A Different Kind of Cancel Culture: 10 Reasons Why Drivers Cancel Rides

I may also play Steely Dan
I've had this conversation dozens of times during my time as a rideshare driver.

The passenger gets in the car, listens to me confirm the address and amenities, and then launches into a tirade about how their last driver did such and such. Usually involving canceling the ride.

And while it's rarely, if ever, in my interest to be confrontational or defend some other driver that may or may not be defensible... 

The fact of the matter is that I am 100% certain that I've inspired this same conversation for other drivers. 

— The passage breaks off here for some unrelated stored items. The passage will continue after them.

## src/rtl/pipeline_ctrl.sv

```systemverilog
// Hazard and sequencing controller for the 4-stage F/D/E/W pipeline.
// Drives the fd/de/ew stage register update codes and the PC write enable,
// resolving load-use stalls, multi-cycle execute occupancy, E-stage redirects
// and the stop instruction. Also keeps a saturating stall-cycle counter.
//
// Update code handshake: each stage register samples its *_update code on
// every rising clk edge. 00 holds the current contents, 01 loads from the
// upstream stage, and 10 loads a bubble. 11 is never driven.
module pipeline_ctrl #(
    parameter int WAIT_W  = 5,
    parameter int STALL_W = 32
) (
    input  logic               clk,
    input  logic               rst,
    input  logic [6:0]         d_rs,
    input  logic [6:0]         d_rt,
    input  logic               d_use_rs,
    input  logic               d_use_rt,
    input  logic [1:0]         de_rw,
    input  logic [5:0]         de_rd,
    input  logic               de_load,
    input  logic [WAIT_W-1:0]  de_wait_time,
    input  logic               de_stop,
    input  logic               e_redirect,
    input  logic               resume,
    output logic [1:0]         fd_update,
    output logic [1:0]         de_update,
    output logic [1:0]         ew_update,
    output logic               pc_we,
    output logic               halted,
    output logic [STALL_W-1:0] stall_cycles
);

    typedef enum logic [1:0] {
        RUN   = 2'd0,
        MULTI = 2'd1,
        HALT  = 2'd2
    } state_t;

    localparam logic [1:0] UPD_HOLD  = 2'b00;
    localparam logic [1:0] UPD_ADV   = 2'b01;
    localparam logic [1:0] UPD_FLUSH = 2'b10;

    state_t            state;
    state_t            state_next;
    logic [WAIT_W-1:0] cnt;
    logic [WAIT_W-1:0] cnt_next;
    logic              rs_match;
    logic              rt_match;
    logic              load_use;
    logic              apply_rules;

    // Same register-match rule as the forwarding unit: a real write
    // (de_rw != 0) into the same bank and index that D reads.
    assign rs_match = d_use_rs && (de_rw != 2'b00) &&
                      (de_rw[1] == d_rs[6]) && (de_rd == d_rs[5:0]);
    assign rt_match = d_use_rt && (de_rw != 2'b00) &&
                      (de_rw[1] == d_rt[6]) && (de_rd == d_rt[5:0]);
    assign load_use = de_load && (rs_match || rt_match);

    // Next state, counter and update codes; reset forces all stages to bubble.
    always_comb begin
        state_next  = state;
        cnt_next    = cnt;
        fd_update   = UPD_ADV;
        de_update   = UPD_ADV;
        ew_update   = UPD_ADV;
        pc_we       = 1'b1;
        apply_rules = 1'b0;

        case (state)
            RUN: begin
                if (de_wait_time != '0) begin
                    // Entry into a multi-cycle op defers redirect/stop/load-use
                    // to the release cycle; the E instruction stays in de.
                    fd_update  = UPD_HOLD;
                    de_update  = UPD_HOLD;
                    ew_update  = UPD_FLUSH;
                    pc_we      = 1'b0;
                    cnt_next   = de_wait_time;
                    state_next = MULTI;
                end else begin
                    apply_rules = 1'b1;
                end
            end
            MULTI: begin
                if (cnt > WAIT_W'(1)) begin
                    fd_update = UPD_HOLD;
                    de_update = UPD_HOLD;
                    ew_update = UPD_FLUSH;
                    pc_we     = 1'b0;
                    cnt_next  = cnt - WAIT_W'(1);
                end else begin
                    // Release: behave like RUN with the wait time ignored.
                    apply_rules = 1'b1;
                    cnt_next    = '0;
                    state_next  = RUN;
                end
            end
            HALT: begin
                fd_update = UPD_HOLD;
                de_update = UPD_HOLD;
                ew_update = UPD_FLUSH;
                pc_we     = 1'b0;
                if (resume) begin
                    state_next = RUN;
                end
            end
            default: begin
                state_next = RUN;
                cnt_next   = '0;
            end
        endcase

        if (apply_rules) begin
            if (de_stop) begin
                // Stop retires to W; fd keeps the next instruction for resume.
                fd_update  = UPD_HOLD;
                de_update  = UPD_FLUSH;
                ew_update  = UPD_ADV;
                pc_we      = 1'b0;
                state_next = HALT;
            end else if (e_redirect) begin
                // Redirect wins over load-use: the D instruction is squashed.
                fd_update = UPD_FLUSH;
                de_update = UPD_FLUSH;
                ew_update = UPD_ADV;
                pc_we     = 1'b1;
            end else if (load_use) begin
                fd_update = UPD_HOLD;
                de_update = UPD_FLUSH;
                ew_update = UPD_ADV;
                pc_we     = 1'b0;
            end
        end

        if (rst) begin
            fd_update  = UPD_FLUSH;
            de_update  = UPD_FLUSH;
            ew_update  = UPD_FLUSH;
            pc_we      = 1'b0;
            state_next = RUN;
            cnt_next   = '0;
        end
    end

    assign halted = (state == HALT) && !rst;

    // State and occupancy counter registers.
    always_ff @(posedge clk or posedge rst) begin
        if (rst) begin
            state <= RUN;
            cnt   <= '0;
        end else begin
            state <= state_next;
            cnt   <= cnt_next;
        end
    end

    // Saturating count of cycles where the PC did not advance outside HALT.
    always_ff @(posedge clk or posedge rst) begin
        if (rst) begin
            stall_cycles <= '0;
        end else if (!pc_we && (state != HALT) && (stall_cycles != '1)) begin
            stall_cycles <= stall_cycles + STALL_W'(1);
        end
    end

endmodule

```
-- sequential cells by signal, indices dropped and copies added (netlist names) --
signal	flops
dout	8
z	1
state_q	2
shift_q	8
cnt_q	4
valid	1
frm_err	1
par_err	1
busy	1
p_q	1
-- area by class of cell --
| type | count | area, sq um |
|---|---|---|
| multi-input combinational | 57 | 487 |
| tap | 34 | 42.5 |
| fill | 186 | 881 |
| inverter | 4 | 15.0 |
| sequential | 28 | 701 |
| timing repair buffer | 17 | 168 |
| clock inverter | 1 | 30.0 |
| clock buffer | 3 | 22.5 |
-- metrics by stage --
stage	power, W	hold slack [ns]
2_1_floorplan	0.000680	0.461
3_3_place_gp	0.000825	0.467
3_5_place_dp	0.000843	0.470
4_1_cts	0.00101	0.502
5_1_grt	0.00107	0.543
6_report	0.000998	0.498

So, here's why it happens.

1) You didn't value the driver's time. Rideshare drivers make about 3X as much money for moving as we do for waiting. No rideshare driver wants to wait. For anything. Ever.

2) Other passengers do value the driver's time. We know the way the app works -- how the map shows the car going to your location, how reminders and alerts pop up, etc. Depending on the day and area, passengers are ready and waiting for us, to the point of not having to worry about parking, annoying other drivers, or running afoul of police attention. 

So we know passengers can do better. Those that don't are making a choice not to. And ideally, we would spend our time as efficiently as possible, for people that allow us to do that.

3) A cancel may save the driver from future drama. The passenger that's using the full clock and beyond to get in the car often has other things going on in their life that will spill over into this transaction. Whether or not the driver has time for that is highly variable.

The only real drawback of this is when the ap pings you with the person you just canceled. That's not exactly a comfortable moment. If I had the ability to 3-star a passenger and prevent the next attempt at the ride that didn't happen, I totally would. As is, they more often than not get 3 stars at the end of the re-started ride anyway.

4) The ap told us to. Especially in the middle of a long shift, it's far easier to press the button the second it lets you, rather than extend more courtesy to people who have already exhausted the legal limit. Many drivers are just going to do what the ap tells them to, especially if they are preoccupied with other thoughts (and well, that can happen). 

5) There's a better price on another app. Seven out of ten drivers are on more than one platform, and there's often a better deal brewing somewhere else. Canceling a slow passenger and going to the other platform may also help us avoid getting the slow passenger again.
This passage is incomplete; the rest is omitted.